И, поскольку делать мне было нечего, я занялась ностальгическим самокопанием. В самом деле, чем это мне не угодил средневековый подвал? Помнится, однажды мы с моим любимым мужчиной весьма успешно сделали ЭТО на пожарной лестнице, которая (единственная из нас) не была в восторге от происходящего – она протестующе скрипела и раскачивалась, подтверждая правоту установленной внизу таблички: «Осторожно! Лестница в аварийном состоянии!». Среди крайне неподходящих, но при этом успешно освоенных мест, в моем активе в разные времена числились также: колченогий стул в пустом курятнике, заросли крапивы, открытый шурф археологических раскопок и полоса прибоя в трехбалльный шторм. Вообще-то, я люблю комфорт, но и в экстриме есть своя прелесть. Особенно, когда он не плановый, а спонтанный.
В общем, с подвалом в качестве места действия я кое-как примирилась. И против Марика в главной роли у меня возражений не было. Мне только не нравилось, что сама я в этой ситуации выгляжу жалкой дурочкой. Это ранило мое самолюбие. А оно у меня больное! Глупость, конечно, но не могу отдаться мужчине, который меня не уважает.
– Значит, надо, чтобы зауважал! – хищно оскалился зверек внутри меня.
В уже прореженном временем ряду балясин ограждения я нашла наиболее расшатанный деревянный столбик, старательно выкорчевала его и прихватила на манер бейсбольной биты.
Говорят, что от любви до ненависти один шаг. Говорят также, что это правило работает и в обратном направлении. Если я пару раз не по-христиански стукну Марика обломком антикварной лестницы, это же не помешает мне потом как следует его возлюбить?
Я прислушалась к себе, решила, что не помешает, даже наоборот – поспособствует, и, слабо вооруженная, но сильная духом, спустилась вниз и спряталась в засаде под лестницей – ждать появления тюремщика и развлекать себя рукоделием.
Мало кто знает, что из пластикового пакета с ручками можно соорудить элегантный предмет одежды.

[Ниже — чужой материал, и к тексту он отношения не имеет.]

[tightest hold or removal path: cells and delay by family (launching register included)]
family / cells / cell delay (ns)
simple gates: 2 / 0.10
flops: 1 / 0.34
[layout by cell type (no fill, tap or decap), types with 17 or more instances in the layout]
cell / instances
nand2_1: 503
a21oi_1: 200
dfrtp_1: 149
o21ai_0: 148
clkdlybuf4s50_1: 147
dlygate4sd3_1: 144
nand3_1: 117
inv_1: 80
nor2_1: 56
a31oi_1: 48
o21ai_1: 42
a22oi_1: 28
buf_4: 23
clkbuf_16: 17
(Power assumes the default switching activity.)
$ cat config.mk
export PLATFORM = sky130hd
export DESIGN_NAME = wb_stage_arb
export DESIGN_NICKNAME = d
export VERILOG_FILES = /design/src/rtl/wb_stage_arb.sv
export SDC_FILE = /design/constraint.sdc
export NUM_CORES = 1
export LEC_CHECK = 0
export ABC_CLOCK_PERIOD_IN_PS = 4200
export CORE_ASPECT_RATIO = 1.4
export CORE_MARGIN = 4
export CORE_UTILIZATION = 30
export CTS_BUF_LIST = sky130_fd_sc_hd__clkbuf_2 sky130_fd_sc_hd__clkbuf_4 sky130_fd_sc_hd__clkbuf_8
export CTS_CLUSTER_SIZE = 24
export DETAILED_ROUTE_END_ITERATION = 12
export PLACE_DENSITY_LB_ADDON = 0.1
export SKIP_CTS_REPAIR_TIMING = 1
export SYNTH_ARGS = -nofsm -noshare
export SYNTH_HDL_FRONTEND = slang
export SYNTH_SLANG_ARGS = --single-unit
$ cat constraint.sdc
create_clock -name clk -period 4.2 [get_ports clk]
set_input_delay 0.42 -clock clk [delete_from_list [all_inputs] [get_ports clk]]
set_output_delay 0.42 -clock clk [all_outputs]
set_load 0.01 [all_outputs]
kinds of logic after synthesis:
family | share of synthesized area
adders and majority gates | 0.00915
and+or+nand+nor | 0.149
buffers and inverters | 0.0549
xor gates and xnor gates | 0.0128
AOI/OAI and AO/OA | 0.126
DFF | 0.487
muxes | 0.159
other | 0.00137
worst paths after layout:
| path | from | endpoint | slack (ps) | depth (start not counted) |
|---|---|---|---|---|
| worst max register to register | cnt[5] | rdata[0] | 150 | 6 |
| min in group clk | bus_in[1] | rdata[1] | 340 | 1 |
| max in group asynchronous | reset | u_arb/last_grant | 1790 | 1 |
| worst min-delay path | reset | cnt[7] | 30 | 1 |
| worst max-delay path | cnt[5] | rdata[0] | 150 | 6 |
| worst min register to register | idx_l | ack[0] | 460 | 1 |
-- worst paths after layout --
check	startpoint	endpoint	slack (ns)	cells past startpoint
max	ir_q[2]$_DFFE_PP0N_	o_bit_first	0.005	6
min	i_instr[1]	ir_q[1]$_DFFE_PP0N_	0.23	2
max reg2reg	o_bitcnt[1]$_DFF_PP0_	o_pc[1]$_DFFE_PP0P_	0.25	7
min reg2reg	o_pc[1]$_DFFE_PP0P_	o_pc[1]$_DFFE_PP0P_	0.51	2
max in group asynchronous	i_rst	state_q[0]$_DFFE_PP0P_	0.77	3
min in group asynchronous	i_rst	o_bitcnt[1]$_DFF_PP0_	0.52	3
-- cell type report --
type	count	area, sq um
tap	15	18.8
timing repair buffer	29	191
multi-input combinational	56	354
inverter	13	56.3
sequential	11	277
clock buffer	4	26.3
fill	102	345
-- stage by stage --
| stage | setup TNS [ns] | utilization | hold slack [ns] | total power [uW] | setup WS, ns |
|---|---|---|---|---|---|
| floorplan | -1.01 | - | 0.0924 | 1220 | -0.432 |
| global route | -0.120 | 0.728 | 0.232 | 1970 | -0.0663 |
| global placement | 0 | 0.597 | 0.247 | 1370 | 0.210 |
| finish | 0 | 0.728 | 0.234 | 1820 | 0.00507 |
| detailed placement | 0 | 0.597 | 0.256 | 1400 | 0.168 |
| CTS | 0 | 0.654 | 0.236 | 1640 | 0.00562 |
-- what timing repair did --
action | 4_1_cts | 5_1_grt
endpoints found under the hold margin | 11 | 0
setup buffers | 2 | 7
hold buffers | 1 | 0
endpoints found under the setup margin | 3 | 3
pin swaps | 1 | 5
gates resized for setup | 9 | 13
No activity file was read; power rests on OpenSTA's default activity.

Давным-давно, когда я впервые была молодой женой и еще не добавляла к почетному званию Мой Муж никакого порядкового номера, в нашей семье была собака. И мне было так жаль выпускать любимую овчарку под дождь в том, в чем ее собачья мама родила, что я искусно выкроила из большого пластикового пакета подобие непромокаемой накидки. В плохую погоду пес гулял в ней, чрезвычайно украшая собой пасмурный день: пакет, послуживший материалом для собачьей попоны, был ярко-красного цвета, с золотыми геральдическими львами по бокам. Гарцуя по газону в блестящем, шуршащем, эффектно развевающемся плаще, пес был здорово похож на боевого рыцарского коня в праздничном убранстве!
Много лет я полагала, что тот мой давний опыт по части полиэтиленового кутюра останется одноразовым, однако суровая реальность потребовала мобилизации и этого резерва. Причем я даже смогла продемонстрировать определенный рост профессионального мастерства и обошлась вовсе без режущих инструментов, просто аккуратно разорвала «лидловский» пакет по боковым швам и просунула руки в петли ручек – получилась авангардная жилетка! Несерьезная с виду, она все-таки держала тепло. Я поплотнее укуталась в пленку, согрелась и незаметно задремала.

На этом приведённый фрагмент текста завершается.